▶ EXERCISE INSTRUCTIONS
Copy the data that follows, exactly and completely.

▶ DATA
----
File: src/rtl/sif_recip_square_arb.sv
// Round-robin arbiter sharing one fp16 reciprocal-square core between NUM_REQ
// requesters. Operands are issued at most one per cycle. The requester ID of every
// in-flight operand is kept in an in-order tag FIFO, so each result is routed back
// to the requester that issued it.
module sif_recip_square_arb #(
  parameter int unsigned NUM_REQ = 4,
  parameter int unsigned DAT_W   = 16,
  parameter int unsigned MAX_OUT = 16
) (
  input  logic                       clk,
  input  logic                       rst,
  // requester side
  input  logic [NUM_REQ-1:0]         req_vld,
  input  logic [NUM_REQ*DAT_W-1:0]   req_dat,
  output logic [NUM_REQ-1:0]         req_rdy,
  output logic [NUM_REQ-1:0]         rsp_vld,
  output logic [DAT_W-1:0]           rsp_dat,
  input  logic [NUM_REQ-1:0]         rsp_rdy,
  // core side
  output logic                       core_A_vld,
  output logic [DAT_W-1:0]           core_A_dat,
  input  logic                       core_A_rdy,
  input  logic                       core_P_vld,
  input  logic [DAT_W-1:0]           core_P_dat,
  output logic                       core_P_rdy,
  // status
  output logic [$clog2(MAX_OUT):0]   outstanding,
  output logic                       orphan_err
);

  localparam int unsigned CntW = $clog2(MAX_OUT) + 1;
  localparam int unsigned PtrW = $clog2(MAX_OUT);
  localparam int unsigned TagW = $clog2(NUM_REQ);

  typedef enum logic [0:0] {StArb, StHold} state_e;

  state_e          state_q;
  logic [TagW-1:0] ptr_q;
  logic [TagW-1:0] hold_gnt_q;
  logic [CntW-1:0] cnt_q, cnt_d;
  logic [PtrW-1:0] wr_ptr_q, rd_ptr_q;
  logic [TagW-1:0] tag_mem_q [MAX_OUT];
  logic            orphan_q;

  logic            full, empty;
  logic            arb_hit;
  logic [TagW-1:0] arb_gnt;
  logic [TagW:0]   rr_sum;
  logic [TagW-1:0] rr_cand;
  logic [TagW-1:0] gnt;
  logic [TagW-1:0] gnt_next;
  logic [TagW-1:0] head;
  logic            issue, ret, orphan_set;

  // Occupancy flags come from the registered count only, so a return in the same
  // cycle cannot unblock an issue while full.
  always_comb begin
    full  = (cnt_q == CntW'(MAX_OUT));
    empty = (cnt_q == '0);
  end

  // Round-robin search: first valid requester at or above ptr_q, modulo NUM_REQ.
  always_comb begin
    arb_hit = 1'b0;
    arb_gnt = ptr_q;
    rr_sum  = '0;
    rr_cand = '0;
    for (int unsigned k = 0; k < NUM_REQ; k++) begin
      rr_sum = {1'b0, ptr_q} + (TagW + 1)'(k);
      if (rr_sum >= (TagW + 1)'(NUM_REQ)) begin
        rr_sum = rr_sum - (TagW + 1)'(NUM_REQ);
      end
      rr_cand = rr_sum[TagW-1:0];
      if (!arb_hit && req_vld[rr_cand]) begin
        arb_hit = 1'b1;
        arb_gnt = rr_cand;
      end
    end
  end

  // Issue path: a grant that stalls is frozen in HOLD so operand and valid stay stable.
  always_comb begin
    gnt        = (state_q == StHold) ? hold_gnt_q : arb_gnt;
    core_A_vld = 1'b0;
    if (!rst && !full) begin
      core_A_vld = (state_q == StHold) ? req_vld[hold_gnt_q] : arb_hit;
    end
    core_A_dat = req_dat[32'(gnt) * DAT_W +: DAT_W];
    req_rdy    = '0;
    if (core_A_vld) begin
      req_rdy[gnt] = core_A_rdy;
    end
    issue    = core_A_vld & core_A_rdy;
    gnt_next = (gnt == TagW'(NUM_REQ - 1)) ? '0 : gnt + TagW'(1);
  end

  // Return path: the FIFO head selects which requester sees the core result.
  // With no tag outstanding (or in reset) results are accepted and dropped.
  always_comb begin
    head    = tag_mem_q[rd_ptr_q];
    rsp_dat = core_P_dat;
    rsp_vld = '0;
    if (!rst && !empty) begin
      rsp_vld[head] = core_P_vld;
    end
    core_P_rdy = (rst || empty) ? 1'b1 : rsp_rdy[head];
    ret        = core_P_vld & core_P_rdy & ~empty & ~rst;
    orphan_set = core_P_vld & empty & ~rst;
  end

  // In-flight count: simultaneous issue and return cancel out.
  always_comb begin
    cnt_d = cnt_q;
    unique case ({issue, ret})
      2'b10:   cnt_d = cnt_q + CntW'(1);
      2'b01:   cnt_d = cnt_q - CntW'(1);
      default: cnt_d = cnt_q;
    endcase
  end

  // Arbiter FSM, round-robin pointer, FIFO pointers, count and sticky error.
  always_ff @(posedge clk) begin
    if (rst) begin
      state_q    <= StArb;
      ptr_q      <= '0;
      hold_gnt_q <= '0;
      cnt_q      <= '0;
      wr_ptr_q   <= '0;
      rd_ptr_q   <= '0;
      orphan_q   <= 1'b0;
    end else begin
      unique case (state_q)
        StArb: begin
          if (core_A_vld && !core_A_rdy) begin
            state_q    <= StHold;
            hold_gnt_q <= arb_gnt;
          end
        end
        StHold: begin
          // Leaving on a dropped valid keeps a misbehaving requester from wedging us.
          if (issue || !req_vld[hold_gnt_q]) begin
            state_q <= StArb;
          end
        end
        default: state_q <= StArb;
      endcase
      if (issue) begin
        ptr_q    <= gnt_next;
        wr_ptr_q <= wr_ptr_q + PtrW'(1);
      end
      if (ret) begin
        rd_ptr_q <= rd_ptr_q + PtrW'(1);
      end
      cnt_q <= cnt_d;
      if (orphan_set) begin
        orphan_q <= 1'b1;
      end
    end
  end

  // Tag storage needs no reset; only entries between the pointers are meaningful.
  always_ff @(posedge clk) begin
    if (issue) begin
      tag_mem_q[wr_ptr_q] <= gnt;
    end
  end

  assign outstanding = cnt_q;
  assign orphan_err  = orphan_q;

  a_cnt_bound: assert property (@(posedge clk) disable iff (rst) cnt_q <= CntW'(MAX_OUT));
  a_no_issue_full: assert property (@(posedge clk) disable iff (rst) !(issue && full));
  a_req_rdy_1h: assert property (@(posedge clk) disable iff (rst) $onehot0(req_rdy));
  a_rsp_vld_1h: assert property (@(posedge clk) disable iff (rst) $onehot0(rsp_vld));

endmodule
----
▶ WRITTEN ANSWER
File: src/rtl/sif_recip_square_arb.sv
// Round-robin arbiter sharing one fp16 reciprocal-square core between NUM_REQ
// requesters. Operands are issued at most one per cycle. The requester ID of every
// in-flight operand is kept in an in-order tag FIFO, so each result is routed back
// to the requester that issued it.
module sif_recip_square_arb #(
  parameter int unsigned NUM_REQ = 4,
  parameter int unsigned DAT_W   = 16,
  parameter int unsigned MAX_OUT = 16
) (
  input  logic                       clk,
  input  logic                       rst,
  // requester side
  input  logic [NUM_REQ-1:0]         req_vld,
  input  logic [NUM_REQ*DAT_W-1:0]   req_dat,
  output logic [NUM_REQ-1:0]         req_rdy,
  output logic [NUM_REQ-1:0]         rsp_vld,
  output logic [DAT_W-1:0]           rsp_dat,
  input  logic [NUM_REQ-1:0]         rsp_rdy,
  // core side
  output logic                       core_A_vld,
  output logic [DAT_W-1:0]           core_A_dat,
  input  logic                       core_A_rdy,
  input  logic                       core_P_vld,
  input  logic [DAT_W-1:0]           core_P_dat,
  output logic                       core_P_rdy,
  // status
  output logic [$clog2(MAX_OUT):0]   outstanding,
  output logic                       orphan_err
);

  localparam int unsigned CntW = $clog2(MAX_OUT) + 1;
  localparam int unsigned PtrW = $clog2(MAX_OUT);
  localparam int unsigned TagW = $clog2(NUM_REQ);

  typedef enum logic [0:0] {StArb, StHold} state_e;

  state_e          state_q;
  logic [TagW-1:0] ptr_q;
  logic [TagW-1:0] hold_gnt_q;
  logic [CntW-1:0] cnt_q, cnt_d;
  logic [PtrW-1:0] wr_ptr_q, rd_ptr_q;
  logic [TagW-1:0] tag_mem_q [MAX_OUT];
  logic            orphan_q;

  logic            full, empty;
  logic            arb_hit;
  logic [TagW-1:0] arb_gnt;
  logic [TagW:0]   rr_sum;
  logic [TagW-1:0] rr_cand;
  logic [TagW-1:0] gnt;
  logic [TagW-1:0] gnt_next;
  logic [TagW-1:0] head;
  logic            issue, ret, orphan_set;

  // Occupancy flags come from the registered count only, so a return in the same
  // cycle cannot unblock an issue while full.
  always_comb begin
    full  = (cnt_q == CntW'(MAX_OUT));
    empty = (cnt_q == '0);
  end

  // Round-robin search: first valid requester at or above ptr_q, modulo NUM_REQ.
  always_comb begin
    arb_hit = 1'b0;
    arb_gnt = ptr_q;
    rr_sum  = '0;
    rr_cand = '0;
    for (int unsigned k = 0; k < NUM_REQ; k++) begin
      rr_sum = {1'b0, ptr_q} + (TagW + 1)'(k);
      if (rr_sum >= (TagW + 1)'(NUM_REQ)) begin
        rr_sum = rr_sum - (TagW + 1)'(NUM_REQ);
      end
      rr_cand = rr_sum[TagW-1:0];
      if (!arb_hit && req_vld[rr_cand]) begin
        arb_hit = 1'b1;
        arb_gnt = rr_cand;
      end
    end
  end

  // Issue path: a grant that stalls is frozen in HOLD so operand and valid stay stable.
  always_comb begin
    gnt        = (state_q == StHold) ? hold_gnt_q : arb_gnt;
    core_A_vld = 1'b0;
    if (!rst && !full) begin
      core_A_vld = (state_q == StHold) ? req_vld[hold_gnt_q] : arb_hit;
    end
    core_A_dat = req_dat[32'(gnt) * DAT_W +: DAT_W];
    req_rdy    = '0;
    if (core_A_vld) begin
      req_rdy[gnt] = core_A_rdy;
    end
    issue    = core_A_vld & core_A_rdy;
    gnt_next = (gnt == TagW'(NUM_REQ - 1)) ? '0 : gnt + TagW'(1);
  end

  // Return path: the FIFO head selects which requester sees the core result.
  // With no tag outstanding (or in reset) results are accepted and dropped.
  always_comb begin
    head    = tag_mem_q[rd_ptr_q];
    rsp_dat = core_P_dat;
    rsp_vld = '0;
    if (!rst && !empty) begin
      rsp_vld[head] = core_P_vld;
    end
    core_P_rdy = (rst || empty) ? 1'b1 : rsp_rdy[head];
    ret        = core_P_vld & core_P_rdy & ~empty & ~rst;
    orphan_set = core_P_vld & empty & ~rst;
  end

  // In-flight count: simultaneous issue and return cancel out.
  always_comb begin
    cnt_d = cnt_q;
    unique case ({issue, ret})
      2'b10:   cnt_d = cnt_q + CntW'(1);
      2'b01:   cnt_d = cnt_q - CntW'(1);
      default: cnt_d = cnt_q;
    endcase
  end

  // Arbiter FSM, round-robin pointer, FIFO pointers, count and sticky error.
  always_ff @(posedge clk) begin
    if (rst) begin
      state_q    <= StArb;
      ptr_q      <= '0;
      hold_gnt_q <= '0;
      cnt_q      <= '0;
      wr_ptr_q   <= '0;
      rd_ptr_q   <= '0;
      orphan_q   <= 1'b0;
    end else begin
      unique case (state_q)
        StArb: begin
          if (core_A_vld && !core_A_rdy) begin
            state_q    <= StHold;
            hold_gnt_q <= arb_gnt;
          end
        end
        StHold: begin
          // Leaving on a dropped valid keeps a misbehaving requester from wedging us.
          if (issue || !req_vld[hold_gnt_q]) begin
            state_q <= StArb;
          end
        end
        default: state_q <= StArb;
      endcase
      if (issue) begin
        ptr_q    <= gnt_next;
        wr_ptr_q <= wr_ptr_q + PtrW'(1);
      end
      if (ret) begin
        rd_ptr_q <= rd_ptr_q + PtrW'(1);
      end
      cnt_q <= cnt_d;
      if (orphan_set) begin
        orphan_q <= 1'b1;
      end
    end
  end

  // Tag storage needs no reset; only entries between the pointers are meaningful.
  always_ff @(posedge clk) begin
    if (issue) begin
      tag_mem_q[wr_ptr_q] <= gnt;
    end
  end

  assign outstanding = cnt_q;
  assign orphan_err  = orphan_q;

  a_cnt_bound: assert property (@(posedge clk) disable iff (rst) cnt_q <= CntW'(MAX_OUT));
  a_no_issue_full: assert property (@(posedge clk) disable iff (rst) !(issue && full));
  a_req_rdy_1h: assert property (@(posedge clk) disable iff (rst) $onehot0(req_rdy));
  a_rsp_vld_1h: assert property (@(posedge clk) disable iff (rst) $onehot0(rsp_vld));

endmodule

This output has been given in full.